By Yves Smith
26 June 2014
In case you managed to miss it, the GDP revision yesterday morning was stunningly bad. The contraction was 2.9%, revised downwards from 1%. This was both the biggest fall since the fourth quarter of 2008, when GDP fell by 8.9%, and the largest revision of the second GDP estimate since the inception of this report, in 1976.
The Washington Post gave a good overview:
But this recovery has a way of moving out of reach just when we think we’re getting close. The International Monetary Fund and the Federal Reserve have already pushed back their forecasts for liftoff from the grinding economy to next year. The new reading of first quarter GDP could move the ball even farther. A 3 percent annual growth rate is starting to seem like the promise made by the White Queen in “Alice in Wonderland”: Jam tomorrow and jam yesterday, but never jam today.

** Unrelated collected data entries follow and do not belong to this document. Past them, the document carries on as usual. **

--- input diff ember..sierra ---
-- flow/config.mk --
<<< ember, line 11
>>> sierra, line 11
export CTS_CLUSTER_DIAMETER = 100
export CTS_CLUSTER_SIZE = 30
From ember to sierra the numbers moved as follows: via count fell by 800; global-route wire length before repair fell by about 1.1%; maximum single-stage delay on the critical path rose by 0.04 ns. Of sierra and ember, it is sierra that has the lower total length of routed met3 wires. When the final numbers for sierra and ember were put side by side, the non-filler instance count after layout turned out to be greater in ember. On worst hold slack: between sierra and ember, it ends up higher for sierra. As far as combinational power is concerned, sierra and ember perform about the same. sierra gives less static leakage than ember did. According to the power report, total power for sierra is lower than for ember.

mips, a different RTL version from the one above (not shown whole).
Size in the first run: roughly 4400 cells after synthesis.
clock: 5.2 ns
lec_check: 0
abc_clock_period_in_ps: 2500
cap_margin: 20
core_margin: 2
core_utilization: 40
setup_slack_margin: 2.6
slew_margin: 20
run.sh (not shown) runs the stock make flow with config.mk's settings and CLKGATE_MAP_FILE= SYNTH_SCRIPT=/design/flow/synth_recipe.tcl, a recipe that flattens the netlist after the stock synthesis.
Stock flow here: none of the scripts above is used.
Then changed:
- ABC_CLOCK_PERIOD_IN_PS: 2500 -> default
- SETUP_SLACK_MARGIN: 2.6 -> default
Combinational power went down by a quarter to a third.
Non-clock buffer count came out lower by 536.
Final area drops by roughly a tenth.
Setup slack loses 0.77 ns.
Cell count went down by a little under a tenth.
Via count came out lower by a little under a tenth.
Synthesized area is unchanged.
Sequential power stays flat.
This design comes from an exercise in tuning for small area on the open sky130 flow, not from production work. Only simulation tests tie the RTL to the original design; equivalence was not proved. Power is estimated from default activity; no workload was simulated.

===== flow/run.sh =====
#!/bin/bash
# synth_recipe.tcl (not shown) runs the flow's synth.tcl, then flattens the netlist and writes it again
# the make line also repeats each setting of config.mk as NAME=value (left out here)
make -C /OpenROAD-flow-scripts/flow DESIGN_CONFIG=/design/flow/config.mk WORK_HOME=/design/flow/orfs CLKGATE_MAP_FILE= SYNTH_SCRIPT=/design/flow/synth_recipe.tcl finish

===== flow/config.mk =====
export PLATFORM = sky130hd
export DESIGN_NAME = pong_main
export DESIGN_NICKNAME = pong_main
export VERILOG_FILES = /design/flow/design.v
export SDC_FILE = /design/flow/constraint.sdc
export NUM_CORES = 4
export LEC_CHECK = 0
export CAP_MARGIN = 20
export CORE_MARGIN = 2
export CORE_UTILIZATION = 40
export SLEW_MARGIN = 20

===== flow/constraint.sdc =====
create_clock -name core_clock -period 20.0 [get_ports {clk}]
set_input_delay 4.0000 -clock core_clock [delete_from_list [all_inputs] [get_ports {clk}]]
set_output_delay 4.0000 -clock core_clock [all_outputs]
set_load 0.01 [all_outputs]

===== flow/design.v =====
`timescale 1ns / 1ps
module game_clock #(
	 parameter WIDTH = 18
)(
	 input clk,
	 input rst,
	 output gclk
    );
	 reg[WIDTH-1:0] counter;
	 always @(posedge clk)
	 begin
		if (rst) counter <= 0;
		else counter <= counter + 1;
	 end
	 assign gclk = &counter;
endmodule
`timescale 1ns / 1ps
module display_clock(
	input wire clk,		 
	input wire rst,
	output wire dclk		 
   );
	reg [1:0] c;
	always @(posedge clk)
	begin
		if (rst) c <= 0;
		else c <= c+ 1;
	end
	assign dclk = (c == 2'b00);
endmodule
`timescale 1ns / 1ps
module game_reset(
	input game_end,
	input other,
	input hard_reset,
	output reset
 );
 assign reset = (game_end && other) || (hard_reset);
endmodule
`timescale 1ns / 1ps
module nes_controller #(
	parameter DIVIDER_EXPONENT = 13
)(
	input data1,
	input data2,
	input clk,
	input rst,
	output c_clk,
	output latch,
	output[1:0] paddle1,
	output[1:0] paddle2,
	output[1:0] other
    );
	reg [7:0] button_state1;
	reg [7:0] button_state2;
	reg [DIVIDER_EXPONENT:0] sample_count;
	wire sample_clock = sample_count[DIVIDER_EXPONENT];
	wire sample_en = ~sample_count[DIVIDER_EXPONENT] & (&sample_count[DIVIDER_EXPONENT-1:0]);
	always @(posedge clk)
		if (rst) sample_count <= 0;
		else sample_count <= sample_count + 1;
	reg [3:0] cycle_stage;
	reg [7:0] data_1;
	reg [7:0] data_2;
	wire latch_phase = cycle_stage == 0;
	wire data_phase = cycle_stage >= 1 & cycle_stage <= 8;
	wire end_phase = cycle_stage == 9;
	always @(posedge clk) begin
		if (rst) begin
			data_1 <= 8'b11111111;
			button_state1 <= 8'b11111111;
		end
		else if (sample_en) begin
		   if(latch_phase)
			begin
				data_1 <= 8'b11111111;
			end
			else if(data_phase)
			begin
			data_1 <= {data1, data_1[7:1]};
			end
			else if(end_phase) begin
			button_state1[7:0] <= data_1;
			end
		end
	end
	always @(posedge clk) begin
		if (rst) cycle_stage <= 4'h0;
		else if (sample_en) begin
			cycle_stage <= cycle_stage + 1;
			if(end_phase) cycle_stage <= 4'h0;
		end
	end
	always @(posedge clk) begin
		if (rst) begin
			data_2 <= 8'b11111111;
			button_state2 <= 8'b11111111;
		end
		else if (sample_en) begin
		   if(latch_phase)
			begin
				data_2 <= 8'b11111111;
			end
			else if(data_phase)
			begin
			data_2 <= {data2, data_2[7:1]};
			end
			else if(end_phase) begin
			button_state2[7:0] <= data_2;
			end
		end
	end
	assign latch = latch_phase;
	assign c_clk = data_phase & sample_clock;
	assign paddle1[0] = ~(button_state1[6]) | ~(button_state1[4]);
	assign paddle1[1] = ~(button_state1[7]) | ~(button_state1[5]);
	assign paddle2[0] = ~(button_state2[5]) | ~(button_state2[3]);
	assign paddle2[1] = ~(button_state2[6]) | ~(button_state2[4]);
	assign other[0] = ~(&button_state1[3:0]);
	assign other[1] = ~(&button_state2[2:0]) | ~button_state2[7];
endmodule
`timescale 1ns / 1ps
module ball_logic(
    input clk,
    input en,		 
    input hard_reset,	 
    input reset,	 
	 input wire[9:0] paddle1_x1,	 
    input wire[9:0] paddle1_x2,	 
    input wire[9:0] paddle2_x1,	 
    input wire[9:0] paddle2_x2,	 
    output reg[9:0] ball_x,
    output reg[9:0] ball_y,
	 output reg ball_sound,
	 output reg[1:0] paddle_hit,
	 output reg game_end
);
    wire bclk;
	 assign bclk = clk;	
    reg x_increase;
    reg y_increase;
    parameter[9:0] width = 640;
    parameter[9:0] height = 360;
    parameter[9:0] x_default = 20;
    parameter[9:0] y_default = 20;
    reg [9:0] x;
    reg [9:0] y;
    always @(posedge bclk)
    begin
        if(hard_reset || (en && reset)) begin
            x <= x_default ;
            y <= y_default ;
            x_increase <= 1;
            y_increase <= 1;
				ball_sound <= 0;
				game_end <= 0;
				paddle_hit <= 2'b00;
        end 
        else if (en) begin
            if(x <= 2 && x_increase == 0) 
				begin
                x  <= x + 1;
					x_increase <= 1; 
					ball_sound <= 1;
					paddle_hit <= 2'b00;
				end
            else if (x >= width - 4 && x_increase  ==1) 
				begin
                x  <= x - 1;
					x_increase <= 0; 
					ball_sound <= 1; 
					paddle_hit <= 2'b00;
					end
            else begin
                x  <= x_increase == 1? (x + 1): (x - 1 );
					x_increase <= x_increase; 
					ball_sound <= 0;
					paddle_hit <= 2'b00;
					end
            if(y <= 5 && y_increase == 0)
				begin
					if(x < paddle1_x1 || x > paddle1_x2)
					begin
						y  <= y;
						y_increase <= 0; 
						ball_sound <= 0;
						game_end <= 1;
						paddle_hit <= 2'b00;
					end
					else begin
						y  <= y + 1;
						y_increase <= 1; 
						ball_sound <= 1;
						paddle_hit <= 2'b01;
					end
				end
            else if (y >= height - 5 && y_increase  == 1) 
				begin
					if(x < paddle2_x1 || x > paddle2_x2)
					begin
						y  <= y;
						y_increase <= 0; 
						ball_sound <= 0;
						game_end <= 1;
						paddle_hit <= 2'b00;
					end
					else begin
						y  <= y - 1;
						y_increase <= 0; 
						ball_sound <= 1;
						paddle_hit <= 2'b10;
					end
				end
            else begin
            y  <= y_increase == 1? (y + 1): (y - 1 );
            y_increase <= y_increase; 
				ball_sound <= 0; 
				paddle_hit <= 2'b00;
				end
        end
    end
    always @(posedge clk)
    begin
        if(hard_reset || (en && reset))
        begin
            ball_x <= x_default ;
            ball_y <= y_default ;
        end 
        else if (en) begin
				if(game_end) begin
					ball_x <= ball_x ;
					ball_y <= ball_y ;
				end
				else begin
					ball_x <= x ;
					ball_y <= y ;
				end
        end
    end
    endmodule
`timescale 1ns / 1ps
module paddle_logic(
    input[1:0] paddle1,
    input[1:0] paddle2,
    input clk,
    input en,		 
    input hard_reset,	 
    input reset,	 
	 input game_end,
	 input[9:0] paddle1_width,
	 input[9:0] paddle2_width,
    output reg[9:0] paddle1_x1,	 
    output reg[9:0] paddle1_x2,	 
    output reg[9:0] paddle2_x1,	 
    output reg[9:0] paddle2_x2	 
);
parameter[1:0] left = 1;
parameter[1:0] right = 2;
reg[9:0] right_most1;
reg[9:0] right_most2;
parameter[9:0] paddle_default = 260;
parameter[9:0] paddle_width_default = 150;
parameter[9:0] distance = 2;
reg[9:0] paddle_1;
reg[9:0] paddle_2;
always @(posedge clk)
begin
    if(hard_reset || (en && reset)) begin
        paddle_1 <= paddle_default;
    end
    else if (en)
    begin
        if(paddle1 == left) begin
            if(paddle_1 > 1)
                paddle_1 <= paddle_1 - distance;
            else
        paddle_1 <= paddle_1; end
        else if(paddle1 == right) begin
            if(paddle_1 < right_most1)
                paddle_1 <= paddle_1 + distance;
            else
        paddle_1 <= paddle_1; end
        else begin
        paddle_1 <= paddle_1; end
    end
end
always @(posedge clk)
begin
    if(hard_reset || (en && reset)) begin
        paddle_2 <= paddle_default;
    end
    else if (en)
    begin
        if(paddle2 == left) begin
            if(paddle_2 > 1)
                paddle_2 <= paddle_2 - distance;
            else
        paddle_2 <= paddle_2; end
        else if(paddle2 == right) begin
            if(paddle_2 < right_most2)
                paddle_2 <= paddle_2 + distance;
            else
        paddle_2 <= paddle_2; end
        else begin
        paddle_2 <= paddle_2; end
    end
end
always @(posedge clk)
begin
  if (hard_reset) begin
	right_most1 <= 640 - paddle_width_default;
	right_most2 <= 640 - paddle_width_default;
	paddle1_x1 <= paddle_default;
	paddle1_x2 <= paddle_default + paddle_width_default;
	paddle2_x1 <= paddle_default;
	paddle2_x2 <= paddle_default + paddle_width_default;
  end
  else if (en) begin
	right_most1 <= 640 - paddle1_width;
	right_most2 <= 640 - paddle2_width;
        paddle1_x1 <= game_end? paddle1_x1: paddle_1;
        paddle1_x2 <= game_end? paddle1_x2: (paddle_1 + paddle1_width);
        paddle2_x1 <= game_end? paddle2_x1:  paddle_2;
        paddle2_x2 <= game_end? paddle2_x2: (paddle_2 + paddle2_width);
  end
end
endmodule
module paddle_hit_logic(input clk,
								input [1:0] hit,
								input reset,
								output reg [9:0] paddle1_width,
								output reg [9:0] paddle2_width);
	parameter paddle1_hit = 2'b10;
	parameter paddle2_hit = 2'b01;
	parameter paddle_default = 150;
	parameter paddle_min = 50;
	reg [9:0] p1_width;
	reg [9:0] p2_width;
	wire has_hit = ^hit;
	reg has_hit_q;
	wire hit_rise = has_hit & ~has_hit_q;
	always @(posedge clk)
		if (reset) has_hit_q <= 1'b0;
		else has_hit_q <= has_hit;
	always @(posedge clk)
		if (reset) begin p1_width <= 150; p2_width <= 150; end
		else if (hit_rise)
			case (hit)
				paddle1_hit:
					begin
						if (p1_width > paddle_min) p1_width <= p1_width - 11;
						else p1_width <= p1_width;
					end
				paddle2_hit:
					begin
						if (p2_width > paddle_min) p2_width <= p2_width - 11;
						else p2_width <= p2_width;
					end
				default:
					begin
						p1_width <= p1_width;
						p2_width <= p2_width;
					end
			endcase
	always @(posedge clk) begin
		if (reset) begin
			paddle1_width <= 150;
			paddle2_width <= 150;
		end
		else if (hit_rise) begin
			paddle1_width <= p1_width;
			paddle2_width <= p2_width;
		end
	end
endmodule
`timescale 1ns / 1ps
module beep_for_wall #(
  parameter LEN_BITS = 23	 
)(
  input clk, rst, e, game_end,
  output reg speaker
  );
  reg turnOnBeep;
  reg [LEN_BITS-1:0] c;
  reg dclk;
  wire enable = e & ~game_end;
  always @(posedge clk)
    begin
	  if (rst) c <= 0;
	  else if(turnOnBeep)
	   begin
		if (dclk==1)
				c <= c;
			else
				c <= c+ 1;
		end
	 end
  reg [16:0] count;
  always @(posedge clk)
    begin
	  if (rst) count <= 0;
	  else if(turnOnBeep)
	   begin
      if(count==56818/2)
        count<=0;
      else
        count <= count+1;
		end
    end
  always @(posedge clk)
    begin
	 if (rst)
	 begin
		turnOnBeep <= 0;
		dclk <= 0;
		speaker <= 0;
	 end
	 else if (enable)
	 begin
		turnOnBeep <= 1;
		dclk <= 0;
	 end
	 else
		 if(game_end) begin
			speaker <= 0;
			turnOnBeep <= 0; end
		 else begin
		 if(turnOnBeep)
			begin
			if (&c == 1)
				begin
					speaker <= 0;
					turnOnBeep <= 0;
				end
			else
			begin
				dclk <= &c;
				if(count==56818/2)
					speaker <= ~speaker;
				else
					speaker <= speaker;
			end
			end
		end
    end
endmodule
`timescale 1ns / 1ps
module should_display(
    input wire[9:0] paddle1_x1,	 
    input wire[9:0] paddle1_x2,	 
    input wire[9:0] paddle2_x1,	 
    input wire[9:0] paddle2_x2,	 
    input wire[9:0] ball_x,	 
    input wire[9:0] ball_y,	 
    input wire[9:0] hbp, 	 
    input wire[9:0] hfp, 	 
    input wire[9:0] vbp, 		 
    input wire[9:0] vfp, 	 
    input wire[9:0] hc,
    input wire[9:0] vc,
    input wire[9:0] ball_radius, 
    input wire[9:0] paddle_height,
    output reg[1:0] color		 
);
wire[19:0] ball_diff_x = hc >= ball_x + hbp? hc - ball_x - hbp : ball_x + hbp - hc;
wire[19:0] ball_diff_y = vc >= ball_y + vbp? vc - ball_y - vbp : ball_y + vbp - vc;
wire[19:0] ball_square = ball_radius * ball_radius;
always @(*)
begin
    if (hc < hbp || hc > hfp)
    color <= 0;
    else if (vc < vbp || vc > vfp)
    color <= 0;
    else if (((hc >= hbp - 1) && (hc <= hbp + 1))|| ((hc >= hfp -1) && (hc <= hfp + 1)))
    color <= 1;
    else if (vc == vbp || vc == vfp)
    color <= 1;
    else if(( hc >= paddle1_x1+ hbp) && (hc <= paddle1_x2 + hbp) && (vc < (paddle_height + vbp)) || 
    ((hc >= paddle2_x1 + hbp) && (hc <= paddle2_x2 + hbp) && (vc > (vfp - paddle_height))))
    color <= 1;
    else if(ball_diff_x * ball_diff_x  + ball_diff_y * ball_diff_y < ball_square)
    color <= 2'b10;
    else
    color <= 0;
end
endmodule
From an optimization exercise on the open Yosys and OpenROAD flow, aimed at small area, a short achievable clock period and few clock cycles per item; shortcuts taken in it are not production practice. No functional check of the RTL was part of any run shown here. Power and IR drop assume default switching activity.

## flow/design.v (module list and top-level ports; edited modules follow where they fit)
// module multiplier: 1038 lines
// module mul_fa: 4 lines
// module mul_ha: 4 lines
module multiplier(
  output [63:0] prod,
  output busy,
  input [31:0] mc,
  input [31:0] mp,
  input clk,
  input rst,
  input start);
  // ...
==> flow/flow/run.sh <==
#!/bin/bash
# Layout flow: the standard flow (standard synthesis and ORFS steps), except
# that the port buffers inserted before global placement are buf_2 cells
# instead of the delay-cell buffers ORFS picks by default. Every input and
# output port still gets its own buffer.
set -euo pipefail
export BUFFER_PORTS_ARGS="-buffer_cell sky130_fd_sc_hd__buf_2"
bash standard.sh finish > standard_flow.log 2>&1
==> flow/standard.sh <==
#!/bin/bash
# synth_recipe.tcl (not shown) runs the flow's synth.tcl, then flattens the netlist and writes it again
# the make line also repeats each setting of config.mk as NAME=value (left out here)
make -C /OpenROAD-flow-scripts/flow DESIGN_CONFIG=/design/flow/config.mk WORK_HOME=/design/flow/orfs CLKGATE_MAP_FILE= SYNTH_SCRIPT=/design/flow/synth_recipe.tcl "${@:-finish}"
==> flow/config.mk <==
export PLATFORM = sky130hd
export DESIGN_NAME = multiplier
export DESIGN_NICKNAME = multiplier
export VERILOG_FILES = /design/flow/design.v
export SDC_FILE = /design/flow/constraint.sdc
export NUM_CORES = 4
export LEC_CHECK = 0
export ABC_AREA = 1
export CAP_MARGIN = 20
export CORE_MARGIN = 2
export CORE_UTILIZATION = 55
export CTS_BUF_LIST = sky130_fd_sc_hd__clkbuf_8
export SETUP_SLACK_MARGIN = 0.1
export SLEW_MARGIN = 20
export SYNTH_HIERARCHICAL = 1
export SYNTH_MINIMUM_KEEP_SIZE = 0
==> flow/constraint.sdc <==
create_clock -name core_clock -period 4.0 [get_ports {clk}]
set_input_delay 0.8000 -clock core_clock [delete_from_list [all_inputs] [get_ports {clk}]]
set_output_delay 0.8000 -clock core_clock [all_outputs]
set_load 0.01 [all_outputs]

Particularly disturbing in this revision was the downgrade in consumer spending. The American shopper was supposed to be the bright spot in this recovery, reliably trudging to the malls and filling their online shopping carts despite government shutdowns and wintry snowstorms. Consumer spending jumped 3.3 percent at the end of last year, and the data initially showed a similarly strong increase during the first quarter. Wednesday’s release showed the cracks in that pillar.